Open Groxx opened this issue 9 months ago • 11 comments

ToC:

  • What
  • Why
  • What do we do now

# What

Cadence has some somewhat-uncommon call patterns that seem to be causing major memory issues via yarpc when enough planets align:

  • We have many thousands of concurrent requests doing long-polls to acquire work (~1 minute each before it gives up and polls again)
    • These are mostly "small" responses, <0.5MB, and the graphs I'm looking at right now are averaging ~5KB.
  • We have occasional very large requests
    • These are essentially unbounded, but e.g. downloading a large workflow's history can very reasonably exceed tens of megabytes, and our replication-related requests are largely unlimited (they're tuned for throughput, e.g. hundreds of MB might be reasonable).
    • I'm not sure if we have any concrete numbers here, but I've seen single GC cycles release >10GB of memory. "large" can be safely assumed.

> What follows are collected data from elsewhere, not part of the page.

[src/rtl/gradient_energy_map_top_macros.svh]
// Assertion macros for the gradient energy map block.
// Used by the top level; relies on clk and rst being in scope.
`ifndef GRADIENT_ENERGY_MAP_TOP_MACROS_SVH
`define GRADIENT_ENERGY_MAP_TOP_MACROS_SVH

// Same-cycle implication, masked while reset is high
`define GEM_ASSERT_IMPLY(label, ante, cons, msg) \
  label: assert property (@(posedge clk) disable iff (rst) (ante) |-> (cons)) \
    else $error(msg);

// Next-cycle implication, checked also across reset
`define GEM_ASSERT_NEXT(label, ante, cons, msg) \
  label: assert property (@(posedge clk) (ante) |=> (cons)) else $error(msg);

`endif

[src/rtl/gem_pkg.sv]
// Shared constants, queue word type and energy function for the gradient energy map.
// No dependencies; imported by every module of the block.
package gem_pkg;

  localparam int MAX_WIDTH = 4096;
  localparam int COL_W     = $clog2(MAX_WIDTH);
  localparam int ROW_W     = 16;
  localparam int PIX_W     = 8;
  localparam int E_W       = 10;
  localparam int CFG_W     = 16;
  localparam int WREG_W    = 13;
  localparam int CFG_IDX_W = 2;

  // Queue between front and back (depth must be a power of two)
  localparam int QDEPTH = 4;
  localparam int QPTR_W = $clog2(QDEPTH);
  localparam int QCNT_W = $clog2(QDEPTH + 1);

  // Register indexes
  localparam logic [CFG_IDX_W-1:0] CFG_FRAME_WIDTH  = CFG_IDX_W'(0);
  localparam logic [CFG_IDX_W-1:0] CFG_FRAME_HEIGHT = CFG_IDX_W'(1);

  // Register reset values, stored as last column / last row
  localparam logic [COL_W-1:0] WIDTH_LAST_RST  = COL_W'(639);
  localparam logic [ROW_W-1:0] HEIGHT_LAST_RST = ROW_W'(479);

  // Result kinds one pixel can release, in output order
  localparam int NUM_RES = 3;
  localparam int RES_W   = $clog2(NUM_RES);
  localparam logic [RES_W-1:0] RES_UP     = RES_W'(0);  // pixel one row above
  localparam logic [RES_W-1:0] RES_LEFT   = RES_W'(1);  // left neighbor on last row
  localparam logic [RES_W-1:0] RES_CORNER = RES_W'(2);  // bottom right pixel itself

  // One queue word: all energies released by one pixel
  typedef struct packed {
    logic [NUM_RES-1:0]          kinds;
    logic [ROW_W-1:0]            row;
    logic [COL_W-1:0]            col;
    logic [NUM_RES-1:0][E_W-1:0] energy;
  } gem_item_t;

  // Doubled L1 energy: one-sided differences count twice, central ones once
  function automatic logic [E_W-1:0] energy2(
    input logic [PIX_W-1:0] hl,
    input logic [PIX_W-1:0] hr,
    input logic             h_edge,
    input logic [PIX_W-1:0] vt,
    input logic [PIX_W-1:0] vb,
    input logic             v_edge
  );
    logic [PIX_W-1:0] dh;
    logic [PIX_W-1:0] dv;
    logic [PIX_W:0]   sh;
    logic [PIX_W:0]   sv;
    dh = (hl > hr) ? (hl - hr) : (hr - hl);
    dv = (vt > vb) ? (vt - vb) : (vb - vt);
    sh = h_edge ? {dh, 1'b0} : {1'b0, dh};
    sv = v_edge ? {dv, 1'b0} : {1'b0, dv};
    return E_W'(sh) + E_W'(sv);
  endfunction

endpackage

[src/rtl/gem_queue.sv]
// Short queue of pixel words between the front end and the result sequencer.
// Depends on gem_pkg for the word type and depth.
module gem_queue import gem_pkg::*; (
  input  logic              clk,
  input  logic              rst,
  input  logic              push,
  input  gem_item_t         push_item,
  input  logic              pop,
  output gem_item_t         head_item,
  output logic [QCNT_W-1:0] q_count
);

  gem_item_t         slots [QDEPTH];
  logic [QPTR_W-1:0] wr_ptr;
  logic [QPTR_W-1:0] rd_ptr;

  // Storage
  always_ff @(posedge clk) begin
    if (push) begin
      slots[wr_ptr] <= push_item;
    end
  end

  // Pointers and fill count
  always_ff @(posedge clk) begin
    if (rst) begin
      wr_ptr  <= '0;
      rd_ptr  <= '0;
      q_count <= '0;
    end else begin
      if (push) begin
        wr_ptr <= wr_ptr + QPTR_W'(1);
      end
      if (pop) begin
        rd_ptr <= rd_ptr + QPTR_W'(1);
      end
      case ({push, pop})
        2'b10:   q_count <= q_count + QCNT_W'(1);
        2'b01:   q_count <= q_count - QCNT_W'(1);
        default: q_count <= q_count;
      endcase
    end
  end

  assign head_item = slots[rd_ptr];

endmodule

[config.mk]
export PLATFORM = sky130hd
export DESIGN_NAME = gem_queue
export DESIGN_NICKNAME = d
export VERILOG_FILES = /design/src/rtl/gradient_energy_map_top_macros.svh /design/src/rtl/gem_pkg.sv /design/src/rtl/gem_queue.sv
export SDC_FILE = /design/constraint.sdc
export NUM_CORES = 1
export LEC_CHECK = 0
export BUFFER_PORTS_ARGS = -buffer_cell sky130_fd_sc_hd__buf_2
export CAP_MARGIN = 15
export CELL_PAD_IN_SITES_DETAIL_PLACEMENT = 1
export CELL_PAD_IN_SITES_GLOBAL_PLACEMENT = 1
export CORE_MARGIN = 1.5
export CORE_UTILIZATION = 39
export DETAILED_ROUTE_END_ITERATION = 8
export PLACE_DENSITY_LB_ADDON = 0.1
export SLEW_MARGIN = 20
export SYNTH_ARGS = -nofsm -noshare
export SYNTH_HDL_FRONTEND = slang
export SYNTH_SLANG_ARGS = --single-unit
[constraint.sdc]
create_clock -name clk -period 7.6 [get_ports clk]
set_clock_uncertainty 0.05 [all_clocks]
set_input_delay 0.76 -clock clk [delete_from_list [all_inputs] [get_ports clk]]
set_output_delay 0.76 -clock clk [all_outputs]
set_load 0.005 [all_outputs]
-- Yosys cells after proc, flatten, opt, wreduce, memory -nomap -nowiden
Memories as Yosys holds them, arrays and structs flattened. A register that Yosys moved wholly into a read port is not among the register bits.
Index checks and enable logic that the tools add are counted.
Widths: inputs -> output; s select.
- bits in registers: 7
- bits in writable memories: 244
- input port bits: 65
- output and inout bits: 64
- word-level logic and storage cells: 16
- memories: 1
- memories (memory ; words ; bits a word ; read ports ; clocked after Yosys merged registers in ; wr ports ; RTL line ; text):
    slots ; 4 ; 61 ; 1 ; 1 ; 1 ; gem_queue.sv:13 ; gem_item_t slots [QDEPTH];
- add/sub/neg operators: 4
- eq/ne operators: 2
- multiplexer cells: 5
- reductions and logical operators: 1
- operators by type and width (operator ; count):
    $pmux 3 s2 ; 1
    $add 2x1->2 const B ; 2
    $mux 2 ; 2
    $add 3x1->3 const B ; 1
    $sub 3x1->3 const B ; 1
    $eq 2x1->1 const B ; 1
    $eq 2x2->1 const B ; 1
    $mux 1 ; 2
    $reduce_bool 2->1 ; 1

-- Depth between registers and ports, before layout
Gate-level depths: netlist of the first run.
- depth after elaboration: 3
- depth in mapped cells: 6

-- Worst setup path before layout of the first run
Ideal clock, no wire load.
- path type: input-to-reg
- start point: input port push
- end point: memory slots[0][0] (netlist name), enable pin
- library setup time: 425 ps
- data arrival time: 2200 ps
- data required time: 7125 ps
- setup slack: 4925 ps
- cell stages on the path: 1
- path buffers: 0
- path through: and2_1
- word-level cells in the longest chain between the ends: 2
- ends and longest elaborated chain (what ; RTL line ; text):
    start: declaration ; gem_queue.sv:6 ; input logic push,
    $mux 1 ; gem_queue.sv:19 ; if (push) begin
    $mux 1 (implied by the code) ; gem_queue.sv:20 ; slots[wr_ptr] <= push_item;
    end: declaration ; gem_queue.sv:13 ;
Every way passes these cells.

==> results of run 1 <==
Yosys cell counts:
| cell type | instances | share of area (%) |
|---|---|---|
| xor2_1 | 2 | 0.19 |
| a21oi_1 | 1 | 0.054 |
| mux4_1 | 1 | 0.28 |
| or3_1 | 1 | 0.067 |
| inv_1 | 3 | 0.12 |
| buf_1 | 1 | 0.040 |
| o21ai_0 | 1 | 0.054 |
| ha_1 | 5 | 0.67 |
| edfxtp_1 | 244 | 79 |
| and2_1 | 4 | 0.27 |
| mux4_2 | 60 | 15 |
| nor2_1 | 7 | 0.28 |
| buf_2 | 6 | 0.32 |
| dfxtp_1 | 9 | 1.9 |
| buf_12 | 6 | 1.3 |
| mux2i_1 | 2 | 0.22 |
| clkbuf_1 | 1 | 0.040 |
| fa_1 | 1 | 0.22 |
| nand2_1 | 1 | 0.040 |
| buf_6 | 1 | 0.12 |
| xnor2_1 | 3 | 0.28 |
per-stage QoR:
stage	hold slack, ps	instance area, µm²	utilization (%)	std cells	setup slack [ps]
2_1_floorplan	424	9280	-	360	4930
3_3_place_gp	417	10200	43.5	793	4430
3_5_place_dp	455	10200	43.5	793	4460
4_1_cts	384	11000	47.1	841	3900
5_1_grt	387	11000	47.1	841	3750
6_report	400	11000	47.1	842	4040
path summary, 6_finish.rpt:
| kind | startpoint | to | slack (ps) | cells past startpoint |
|---|---|---|---|---|
| worst max-delay path | flip-flop | head_item[1] | 4040 | 3 |
| worst min-delay path | push_item[55] | slots[3][55]$_DFFE_PP_ | 400 | 1 |
| worst max register to register | wr_ptr[0]$_SDFFE_PP0P_ | slots[2][2]$_DFFE_PP_ | 5700 | 3 |
| worst min register to register | q_count[2]$_SDFFE_PP0P_ | q_count[2]$_SDFFE_PP0P_ | 470 | 2 |
routing by layer:
| layer | routed length [µm] | part of all wire, % | vias up | track usage (%) |
|---|---|---|---|---|
| met5 | 0 | 0 | - | 0 |
| met1 | 7080 | 41 | 2179 | 18.1 |
| li1 | - | - | 1825 | - |
| met2 | 9050 | 52 | 99 | 25.0 |
| met3 | 930 | 5.4 | 26 | 3.22 |
| met4 | 293 | 1.7 | 0 | 3.73 |
state kept, by name (all words and copies together), names as in the netlist, named ones only:
register	flops
slots	244
q_count	3
rd_ptr	2
wr_ptr	2
cell type report:
class                           count  area [µm²]  area share, %
Multi-Input combinational cell     89        1610           14.6
Inverter                            3        11.3          0.102
Clock buffer                       31         691           6.27
Clock inverter                     17         146           1.33
Tap cell                          319         399           3.62
Sequential cell                   253        7510           68.2
Timing Repair Buffer              129         648           5.88
Antenna cell                        1        2.50         0.0227
report_power, final:
| part | total (mW) | switching (mW) | internal, mW |
|---|---|---|---|
| combinational | 0.246 | 0.118 | 0.127 |
| clock | 1.24 | 0.499 | 0.744 |
| sequential | 1.64 | 0.0346 | 1.60 |
logic make-up after synthesis:
logic type / share of synthesized area [%]
buffers and inverters: 1.94
DFF: 80.9
adders and majority gates: 0.890
and+or+nand+nor: 0.660
AOI/OAI and AO/OA: 0.108
xor gates and xnor gates: 0.472
muxes: 15.1
worst max-delay path, stage by stage (launching register included):
cell and delay, ps:
dfxtp_4 650, buf_4 740, mux4_2 640, buf_2 150
==> results.cfg, run 1 <==
[yosys]
syn_avg_cell_area_um2 = 25.8
netlist_instances = 360
ys_types = 21
yosysWarnings = 0
syn_nets = 431
ys_ff_latch = 253
ys_seq_area_share_pct = 80.9
synth_area_mm2 = 0.00928

[route]
drc = 0
avgViaCountPerCell = 4.90
ant_nets = 0
drt_iter0_drc = 176
wl_per_cell_um = 20.6
dr.pass1.iters = 4
drt-total-wl_um = 17300
via_count = 4129

[grt]
grt_max_degree = 62
antenna_found_initial = 0
grt_pass1_wl_um = 26200
grtUsageTotal_pct = 14.3
grt_overflow_total = 0
first_global_vias = 4506

[floorplan]
die_w_um = 157
ioPinCount = 129
coreArea_mm2 = 0.0234
start_util_pct = 39.7
die_y_um = 157
num_rows = 56
die_area_mm2 = 0.0247

[clocking]
clk_pin_slew_worst_paths_ps = 60
cts-buffers-inserted = 27
clk_latency_ps = 520
post_cts_buffers = 0
cts.path.max_buffers = 3
cts_resized = 0
cts_hold_buf = 0
clock-sinks = 253
cts-root-buf = clkbuf_16
cts_tree = done
cts_htree_levels = 1

[cells_and_area]
final_common_cell = edfxtp_1
drive_gt1_share_pct = 43.7
nFillCells = 2172
area_delta_synth_final_pct = 18.7
most-common-layout-cells = 244 x edfxtp_1, 128 x buf_2, 60 x mux4_2
nets = 574

[sta]
slew_headroom_pct = 31.9
tightest_slew_ps = 1020
finalSetupTns_ps = 0
slew_viol_final = 0
final.min_clock_period_ps = 3560
fin_crit_sh_pct = 46.9
finalHoldViolCount = 0
rsz0062_at_grt = no
setup_viol = 0
fmax_ghz = 0.281

[place]
gp_congestion = 0.650
io_buffers = 128
dpl.hpwl_um = 9420

[power]
p_total_mw = 3.13
power.density_mw_per_mm2 = 284
p_leak_nw = 3.69
max-vdd-ir-drop_mv = 0.190

[run]
maxCapViolCount = 0

[setup_path]
critPathLaunchType = flip-flop
cp-end-kind = output port
path_class = flip-flop to output port
worstPathRequired_ps = 6790
crit_fanout = 40
critPathArrivalTime_ps = 2750

[min_path]
holdCritPathClass = primary input to flip-flop

[status]
status = finished, final reports clean
Power figures use the tool's default switching activity.
==> run 2: changes to the inputs <==
Clock period 7.6 ns to 3.4 ns, I/O delays scaled along.
==> results.cfg, run 2 (synthesis results as in run 1) <==
[setup_path]
critPathLaunchType = flip-flop
critical_path_cell_count = 3
regToRegSetupSlack_ps = 1540
crit_chain = buf_12 -> mux4_2 -> buf_2
rr_worst_depth = 3
path_delay_family = flip-flops
rr_startpoint = wr_ptr[0]$_SDFFE_PP0P_
critPathArrivalTime_ps = 2290
worstPathRequired_ps = 3010
path_class = flip-flop to output port
crit_fanout = 28
cpPeakStageDelay_ps = 730
worst_r2r_endpoint = slots[0][37]$_DFFE_PP_
slowest_stage = dfxtp_4
cp-end-kind = output port
path_buf_inv = 2

[power]
power.density_mw_per_mm2 = 608
p_clk_share_pct = 39.8
p_switching_mw = 1.47
pwr-share-comb_pct = 8.5
p_leak_nw = 3.97
p_sw_share_pct = 20.7
max-vdd-ir-drop_mv = 0.351
pwr-share-seq_pct = 51.7
internal_power_mw = 5.63

[grt]
grt_max_degree = 62
first_global_vias = 4827
grtUsageTotal_pct = 14.8
grt_overflow_total = 0
antenna_found_initial = 0
grt_pass1_wl_um = 27500

[sta]
rsz0062_at_grt = no
fmax_ghz = 0.373
final.min_clock_period_ps = 2680
slew_viol_final = 0
finalHoldViolCount = 0
finalSetupTns_ps = 0
fin_crit_sh_pct = 79.0
tightest_slew_ps = 1010
setup_viol = 0
slew_headroom_pct = 32.8

[cells_and_area]
top_regs = slots: 244 flops, q_count: 3 flops
final_common_cell = edfxtp_1
area_delta_synth_final_pct = 25.6
final_util_pct = 49.8
most-common-layout-cells = 244 x edfxtp_1, 128 x buf_2, 60 x mux4_2, 60 x dlygate4sd3_1, 27 x clkbuf_16
nets = 635
largest_reg_flops = 244
max_flop_register = slots
drive_gt1_share_pct = 40.2
antenna_cells = 0

[route]
ant_nets = 0
dr.pass1.iters = 4
wl_per_cell_um = 19.5
via_count = 4326
drc = 0
drt_iter0_drc = 165
avgViaCountPerCell = 4.79
drt-total-wl_um = 17600

[min_path]
whs_endpoint = slots[3][51]$_DFFE_PP_
hold_start = push_item[51]
hold_path_depth = 1
holdCritPathClass = primary input to flip-flop

[floorplan]
die_y_um = 157
num_rows = 56
die_area_mm2 = 0.0247
coreArea_mm2 = 0.0234
ioPinCount = 129
die_w_um = 157
start_util_pct = 39.7

[clocking]
clk_latency_ps = 510
cts-root-buf = clkbuf_16
cts_htree_levels = 1
cts.path.max_buffers = 3
cts-buffers-inserted = 27
post_cts_buffers = 0
clk_pin_slew_worst_paths_ps = 60
cts_resized = 0
clock-sinks = 253
cts_tree = done

[status]
status = finished, final reports clean

[place]
dpl.hpwl_um = 9360
io_buffers = 128
gp_congestion = 0.648

[run]
maxCapViolCount = 0
==> run 2: worst max-delay path by stage <==
stage | startpoint | endpoint | slack (ps)
floorplan | wr_ptr[0]$_SDFFE_PP0P_ | slots[2][0]$_DFFE_PP_ | 940
global placement | flip-flop | head_item[30] | 1160
detailed placement | flip-flop | head_item[30] | 1160
CTS | flip-flop | head_item[30] | 600
global route | flip-flop | head_item[54] | 490
finish | flip-flop | head_item[54] | 720
==> run 2: final cells by class <==
type	instances	area, µm²
Clock buffer	37	723
Fill cell	2174	11700
Multi-Input combinational cell	89	1610
Clock inverter	12	136
Sequential cell	253	7510
Inverter	3	11.3
Tap cell	319	399
Timing Repair Buffer	190	1270
==> run 2: timing repair <==
item | 4_1_cts | 5_1_grt
setup endpoints to repair | 0 | 0
hold buffers | 60 | 0
endpoints found under the hold margin | 240 | 0
==> run 2: per-layer routing <==
| layer | vias to the layer above | GRT usage (%) | part of all wire [%] |
|---|---|---|---|
| met5 | - | 0 | 0 |
| li1 | 1937 | - | - |
| met3 | 30 | 2.81 | 4.6 |
| met4 | 0 | 4.04 | 1.8 |
| met2 | 92 | 24.6 | 50 |
| met1 | 2267 | 19.9 | 43 |
==> run 2: power groups by stage <==
stage / Sequential, mW / Clock (mW) / Combinational (mW)
3_5_place_dp: 3.74 / 0 / 0.569
6_report: 3.66 / 2.82 / 0.606
3_3_place_gp: 3.73 / 0 / 0.559
4_1_cts: 3.67 / 2.91 / 0.626
2_1_floorplan: 3.68 / 0 / 0.369
5_1_grt: 3.69 / 3.02 / 0.667
==> run 2: through the flow <==
step	setup WS [ps]	cells	instance area [µm²]	power, mW	hold WS [ps]
after global routing	492	903	11700	7.37	13.3
after detailed placement	1160	794	10200	4.30	446
after floorplan	944	360	9280	4.04	389
after CTS	602	903	11700	7.21	0.0204
final	715	903	11700	7.09	32.1
after global placement	1160	794	10200	4.29	424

Internally, yarpc uses a shared global sync.Pool wrapper in internal/bufferpool: https://github.com/yarpc/yarpc-go/blob/7b06a1133668f3202bd63725db3c4254f0ce3c62/internal/bufferpool/bufferpool.go#L30
and it holds items for the full length of a unary request: https://github.com/yarpc/yarpc-go/blob/42ee4791e3485911edf07cc584d6dfd9ba5f847a/transport/tchannel/handler.go#L199-L200 and https://github.com/yarpc/yarpc-go/blob/7b06a1133668f3202bd63725db3c4254f0ce3c62/transport/grpc/handler.go#L176-L177
(Acquired when a call is received, defer-released after it finishes writing the response)

(Semi-related: I am curious how this behaves with streaming requests, as we are planning to switch to gRPC streaming eventually)

From pprof output, this bufferpool sometimes ends up dominating our inuse heap, and 48GB+ hosts can hit OOMs within about an hour of starting up from a single abnormal caller triggering a bad combination of calls.
A sample pprof during one of these instances shows ~38GB of inuse memory due to this pool, with many byte-slices that are well over 50MB (of the most-commonly-sampled ranges):

Image

(Both in-bound arrows are from call stacks that pass through this bufferpool, not from other stdlib-bytes.Buffer usage. They're just not included in the screenshot because they are rendered very far away)


# Why

For Cadence's purposes this bufferpool-using behavior means "thousands of held buffers for ~1m", and roughly never having "idle" time with few requests where it could release these objects. Poll requests restart themselves essentially immediately in nearly all cases, so our concurrently-running request count has a roughly constant baseline in the tens of thousands.
When combined with our occasional large requests, I believe what's happening is:

  • A small buffer is created to handle a poll
  • This ~never gets GC'd, so when it handles a random "large" request it grows to match (several megabytes)
  • ... because it never gets GC'd, it keeps holding megabytes when it usually handles only a few kilobytes, essentially for the rest of the process's lifetime
  • ... and eventually all long-poll-using buffers go through this cycle, gradually growing them all (randomly).

Some may be freed after a burst of other requests complete of course, but this isn't something we can control and it doesn't seem to be able to keep up in some situations.

This is all probably made worse by sync.Pool's "it takes 2 GC cycles of no use to actually free memory" design, combined with infrequent GCs and lots and lots of requests.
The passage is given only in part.